Ma lui non rispose, si trovava in un particolare stato di coscienza in cui tutto era buio e si sentiva solo il profumo della pelle di Inej. La sentì strizzare la spugna, e con tocchi leggerissimi tamponargliela sulle ferite che aveva nel petto. L’acqua era gelida, e gli fece venire la pelle d’oca. Venne anche a lei, e sentì il suo respiro accelerare. Quand’era frastornato, quando il contatto con la realtà si faceva labile, come era successo qualche notte prima, diventava più facile per lui stare a contatto con la pelle di Inej. Il ricordo di Jordie si faceva lontano, piccolo, rispetto a tutte le sensazioni che gli esplodevano in corpo. Lei intanto continuava, bagnava la spugna nella tinozza, la strizzava, e poi la passava sulle sue ferite. Ora si era spostata sulla nuca, dove un Centesimo di Leone aveva tentato di affondargli una lama, e poi cercò dei tagli sulle braccia, ma quelle erano state risparmiate. Kaz si scoprì a mordicchiare la sua pelle. Inej gli mise la sua mano minuta sotto al mento, costringendolo ad alzare il capo. Ora si guardavano negli occhi, ma solo perché lo sosteneva lei, altrimenti lui sarebbe crollato. Lo esaminava con attenzione, le sue gote erano un po’ accaldate. Gli passò la spugna su tutto il viso, come una carezza. Voleva baciarla. Moltissimo. Ma aveva ancora la sua mano a sostenergli il mento, e il viso sembrava non voler rispondere ai comandi. Voleva avvicinarsi, ma era il movimento più difficile che avesse mai tentato. Inej gli sorrise, e fu lei ad accostare le labbra alle sue. Si diedero un bacio leggero, e poi un altro, meno leggero, e sentì le loro lingue incontrarsi per dirsi tutto quello che erano incapaci di comunicare a parole. Provò a tirarla verso di sé, ma il dolore si irradiò ovunque. Al diavolo. Lei scosse la testa, sorridendo, e si alzò per svuotare la tinozza. Kaz intanto si gettò sul letto, la stanchezza lo stava ammazzando. La sentì tagliare della stoffa con un pugnale, e le sue dita rapide cominciarono ad avvolgere le fasciature intorno alle ferite. Voleva liberarsi dei pantaloni, armeggiò con la cintura e poi tentò di sfilarseli. La mano di Inej gli attraversò la gamba, mentre lo aiutava, il suo tocco lo fece sobbalzare.

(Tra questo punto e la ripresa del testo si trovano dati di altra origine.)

===== src/rtl/qsram.sv =====
// Dual-banked Q-vector staging buffer: rows stream in one per cycle from the memory
// controller, and a full bank is presented in parallel to the PE array (ping-pong).
`ifndef NUM_PES
`define NUM_PES 4
`endif

module qsram #(
   parameter int unsigned NUM_ROWS   = `NUM_PES,
   parameter type         Q_VECTOR_T = logic [31:0]
) (
   input  logic                          clk,
   input  logic                          rst,
   input  logic                          load_valid,
   input  logic                          load_last,
   input  Q_VECTOR_T                     load_data,
   output logic                          load_ready,
   input  logic                          read_enable,
   output logic                          read_data_valid,
   output Q_VECTOR_T                     read_data [NUM_ROWS],
   output logic [NUM_ROWS-1:0]           read_row_valid,
   output logic [$clog2(NUM_ROWS+1)-1:0] read_rows
);

   localparam int unsigned IDX_W = $clog2(NUM_ROWS);
   localparam int unsigned CNT_W = $clog2(NUM_ROWS + 1);

   typedef enum logic [1:0] {
      BANK_EMPTY   = 2'd0,
      BANK_FILLING = 2'd1,
      BANK_FULL    = 2'd2
   } bank_state_t;

   bank_state_t          state [2];
   logic [NUM_ROWS-1:0]  mask [2];
   logic                 fill_bank;
   logic                 read_bank;
   logic [IDX_W-1:0]     load_idx;
   Q_VECTOR_T            mem [2][NUM_ROWS];

   logic load_accept;
   logic bank_close;
   logic consume;

   assign load_ready      = (state[fill_bank] != BANK_FULL);
   assign read_data_valid = (state[read_bank] == BANK_FULL);
   assign load_accept     = load_valid && load_ready;
   assign bank_close      = load_accept && ((load_idx == IDX_W'(NUM_ROWS - 1)) || load_last);
   assign consume         = read_enable && read_data_valid;

   // Bank states, pointers and masks; a consume and a close always target different banks.
   always_ff @(posedge clk) begin
      if (rst) begin
         for (int b = 0; b < 2; b++) begin
            state[b] <= BANK_EMPTY;
            mask[b]  <= '0;
         end
         fill_bank <= 1'b0;
         read_bank <= 1'b0;
         load_idx  <= '0;
      end else begin
         if (consume) begin
            state[read_bank] <= BANK_EMPTY;
            mask[read_bank]  <= '0;
            read_bank        <= ~read_bank;
         end
         if (load_accept) begin
            mask[fill_bank][load_idx] <= 1'b1;
            if (bank_close) begin
               state[fill_bank] <= BANK_FULL;
               fill_bank        <= ~fill_bank;
               load_idx         <= '0;
            end else begin
               state[fill_bank] <= BANK_FILLING;
               load_idx         <= load_idx + IDX_W'(1);
            end
         end
      end
   end

   // Row storage carries no reset; the masks gate everything that reaches the outputs.
   always_ff @(posedge clk) begin
      if (load_accept) begin
         mem[fill_bank][load_idx] <= load_data;
      end
   end

   always_comb begin
      read_row_valid = read_data_valid ? mask[read_bank] : '0;
      read_rows      = '0;
      for (int i = 0; i < NUM_ROWS; i++) begin
         read_data[i] = read_row_valid[i] ? mem[read_bank][i] : '0;
         read_rows    = read_rows + CNT_W'(read_row_valid[i]);
      end
   end

endmodule


===== config.mk =====
export PLATFORM = sky130hd
export DESIGN_NAME = qsram
export DESIGN_NICKNAME = d
export VERILOG_FILES = /design/src/rtl/qsram.sv
export SDC_FILE = /design/constraint.sdc
export NUM_CORES = 1
export LEC_CHECK = 0
export CAP_MARGIN = 5
export CORE_ASPECT_RATIO = 1.4
export CORE_MARGIN = 2
export CORE_UTILIZATION = 25
export DETAILED_ROUTE_END_ITERATION = 16
export HOLD_SLACK_MARGIN = 0.1
export PLACE_DENSITY_LB_ADDON = 0.12
export SLEW_MARGIN = 25
export SYNTH_ARGS = -nofsm -noshare
export SYNTH_HDL_FRONTEND = slang
export SYNTH_SLANG_ARGS = --single-unit

===== constraint.sdc =====
create_clock -name clk -period 10.4 [get_ports clk]
set_clock_uncertainty 0.1 [all_clocks]
set_input_delay 2.6 -clock clk [delete_from_list [all_inputs] [get_ports clk]]
set_output_delay 2.6 -clock clk [all_outputs]
set_load 0.01 [all_outputs]

==> flow_results.xml <==
<?xml version="1.0" encoding="UTF-8"?>
<metrics>
  <group name="status">
    <metric name="result_of_the_run" unit="">finished, final reports clean</metric>
  </group>
  <group name="global_routing">
    <metric name="grt_use_met1" unit="%">15.4</metric>
    <metric name="wire_length_of_the_first_global_routing_pass" unit="mm">41.9</metric>
    <metric name="globalRoute.totalOverflow" unit="">0</metric>
    <metric name="gr-usage-met2" unit="%">23.2</metric>
    <metric name="grt.busiest_layer" unit="">met2</metric>
    <metric name="track_usage" unit="%">12.8</metric>
    <metric name="number_of_global_route_vias_before_repair" unit="">6237</metric>
    <metric name="grt.met3_usage" unit="%">2.29</metric>
    <metric name="antenna_found_initial" unit="">2</metric>
    <metric name="largest_net_degree_at_the_start_of_global_routing" unit="">62</metric>
  </group>
  <group name="die">
    <metric name="die_x" unit="um">179</metric>
    <metric name="boundaryPins" unit="">174</metric>
    <metric name="start_util" unit="%">25.4</metric>
    <metric name="rows" unit="">89</metric>
    <metric name="floorplan.die_area" unit="mm^2">0.0445</metric>
    <metric name="core_region_area" unit="mm^2">0.0422</metric>
    <metric name="die-height" unit="um">249</metric>
  </group>
  <group name="min_path">
    <metric name="min_delay_worst_endpoint" unit="">mask[1][3]</metric>
    <metric name="holdCritPathClass" unit="">reg2reg</metric>
    <metric name="timing.hold.worst_path_depth" unit="">2</metric>
    <metric name="min-delay-start" unit="">mask[1][3]</metric>
  </group>
  <group name="finish">
    <metric name="layout-drive-gt1-share" unit="%">8.92</metric>
    <metric name="layout.cells.non_filler" unit="">1409</metric>
    <metric name="finalNetCount" unit="">886</metric>
    <metric name="final_design_area_no_fill" unit="mm^2">0.0140</metric>
    <metric name="layout-area-overhead-vs-synth" unit="%">30.3</metric>
    <metric name="antenna_cells_inserted" unit="">0</metric>
  </group>
  <group name="timing">
    <metric name="slew-limit-headroom" unit="%">37.4</metric>
    <metric name="max_fclk" unit="MHz">142</metric>
    <metric name="tmin_final" unit="ns">7.03</metric>
    <metric name="layout_worst_path_cycle_share" unit="%">67.6</metric>
    <metric name="rsz0062_at_grt" unit="">no</metric>
    <metric name="setup_tns_after_final_layout" unit="ns">0</metric>
    <metric name="hold_viol_final" unit="">0</metric>
    <metric name="setup_viol" unit="">0</metric>
    <metric name="timing.final.max_slew_violations" unit="">0</metric>
    <metric name="tightest_slew" unit="ns">0.938</metric>
  </group>
  <group name="logic_synthesis">
    <metric name="synth-async-reset-ratio" unit="%">0</metric>
    <metric name="post-synth-top-area-cell" unit="">sky130_fd_sc_hd__edfxtp_1</metric>
    <metric name="ys_seq_elements" unit="">274</metric>
    <metric name="yosysTopAreaCellShare" unit="%">72.9</metric>
    <metric name="mapped_cells" unit="">656</metric>
    <metric name="post-synth-top-count-cell" unit="">sky130_fd_sc_hd__edfxtp_1</metric>
    <metric name="synth_enable_flop_cells" unit="">260</metric>
    <metric name="synth_area_leaders" unit="">sky130_fd_sc_hd__edfxtp_1, sky130_fd_sc_hd__mux2i_1, sky130_fd_sc_hd__nor2_1</metric>
    <metric name="ys_top_cells_by_count" unit="">sky130_fd_sc_hd__edfxtp_1, sky130_fd_sc_hd__nor2_1, sky130_fd_sc_hd__mux2i_1</metric>
    <metric name="synth_ff_type" unit="">sky130_fd_sc_hd__edfxtp_1</metric>
    <metric name="synth-seq-area-share" unit="%">75.5</metric>
    <metric name="post_synth_design_cell_area" unit="mm^2">0.0107</metric>
    <metric name="post_synth_num_cell_types" unit="">35</metric>
    <metric name="postSynthNetCount" unit="">700</metric>
    <metric name="syn_area_per_cell" unit="um^2">16.3</metric>
    <metric name="ys_warns" unit="">0</metric>
  </group>
  <group name="pwr">
    <metric name="total_leakage_power" unit="nW">4.38</metric>
    <metric name="peakVddDrop" unit="V">0.000106</metric>
    <metric name="pwr_density" unit="mW/mm^2">169</metric>
  </group>
  <group name="placement">
    <metric name="gpl.final_weighted_congestion" unit="">0.731</metric>
    <metric name="place.detailed.hpwl" unit="mm">17.9</metric>
    <metric name="dp_area" unit="mm^2">0.0131</metric>
    <metric name="placement.io_buffers" unit="">173</metric>
    <metric name="placedCellCount" unit="">1358</metric>
  </group>
  <group name="clock_network">
    <metric name="clock_path_buffers" unit="">3</metric>
    <metric name="cts_resized" unit="">0</metric>
    <metric name="clk_latency" unit="ns">0.55</metric>
    <metric name="post_cts_buffers" unit="">0</metric>
    <metric name="numClockSinks" unit="">274</metric>
    <metric name="clock_tree.root_cell" unit="">sky130_fd_sc_hd__clkbuf_16</metric>
    <metric name="clock_tree.htree_level_count" unit="">1</metric>
    <metric name="cts.reportedPaths.clkPinSlew" unit="ns">0.06</metric>
    <metric name="tritoncts" unit="">done</metric>
    <metric name="cts_buffers" unit="">28</metric>
    <metric name="cts_hold_buf" unit="">0</metric>
  </group>
  <group name="run">
    <metric name="drv.max_cap_violation_count" unit="">0</metric>
  </group>
  <group name="setup_path">
    <metric name="reg2reg_setup_slack" unit="ns">7.62</metric>
    <metric name="critPathRequiredTime" unit="ns">7.70</metric>
    <metric name="crit_path_max_fanout" unit="">49</metric>
    <metric name="timing.critical_path.cells" unit="">buf_4, and3b_1, o21ai_4, fa_1, inv_1, ha_1, ha_1, clkdlybuf4s50_1</metric>
    <metric name="max_stage_delay" unit="ns">0.77</metric>
    <metric name="cpLargestDelayFamily" unit="">buffers and inverters</metric>
    <metric name="cp_common_cell" unit="">sky130_fd_sc_hd__ha_1</metric>
    <metric name="end_kind" unit="">primary output</metric>
    <metric name="timing_worst_setup_path_type" unit="">reg2out</metric>
    <metric name="reg2reg_depth" unit="">4</metric>
    <metric name="worstPathArrival" unit="ns">4.33</metric>
    <metric name="path_buf_inv" unit="">3</metric>
    <metric name="worst_path_max_delay_cell" unit="">sky130_fd_sc_hd__buf_4</metric>
    <metric name="worst_setup_path_start_kind" unit="">flop</metric>
  </group>
  <group name="route">
    <metric name="first_pass_iters" unit="">4</metric>
    <metric name="detailroute.via_count" unit="">6032</metric>
    <metric name="drt_first_iter_violations" unit="">268</metric>
    <metric name="vias_per_cell" unit="">4.28</metric>
    <metric name="postRouteWirelength" unit="mm">28.6</metric>
    <metric name="drc_errors" unit="">0</metric>
    <metric name="wire_per_inst" unit="um">20.3</metric>
    <metric name="routed_antenna_nets" unit="">0</metric>
  </group>
</metrics>
[flip-flops by register name (all words and copies together), names as in the netlist, named ones only]
signal     cells
load_idx       2
mem          256
state          4
mask           8
read_bank      1
fill_bank      1
[worst max-delay path by stage]
| stage | start | endpoint | cells after the start |
|---|---|---|---|
| 2_1_floorplan | load_valid | mem[0][0] | 2 |
| 3_3_place_gp | flop | read_rows[1] | 8 |
| 3_5_place_dp | flop | read_rows[1] | 8 |
| 4_1_cts | flop | read_rows[1] | 8 |
| 5_1_grt | flop | read_rows[1] | 8 |
| 6_report | flop | read_rows[1] | 8 |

— Tu vuoi uccidermi — boccheggiò. 

— Mi sembra che tu ci stia riuscendo benissimo da solo — gli rispose lei, mentre annodava l’ultima fasciatura. — Ho fatto — aggiunse — vado a cercare la Corporalki —.

— Resta con me — le disse in un sussurro. Lei era già vicina alla finestra. 

— Finché non ti addormenti, pazzo di un Brekker —.

— Accordato —. 

Si infilò sotto alle lenzuola, gli mise un braccio sotto al capo e lasciò che il viso di Kaz trovasse posto sotto al suo. S’intrecciarono, e non passarono cinque minuti che lo sentì abbandonarsi al sonno. Accarezzò il suo corpo a lungo, poiché non sapeva se al suo risveglio avrebbe potuto farlo di nuovo.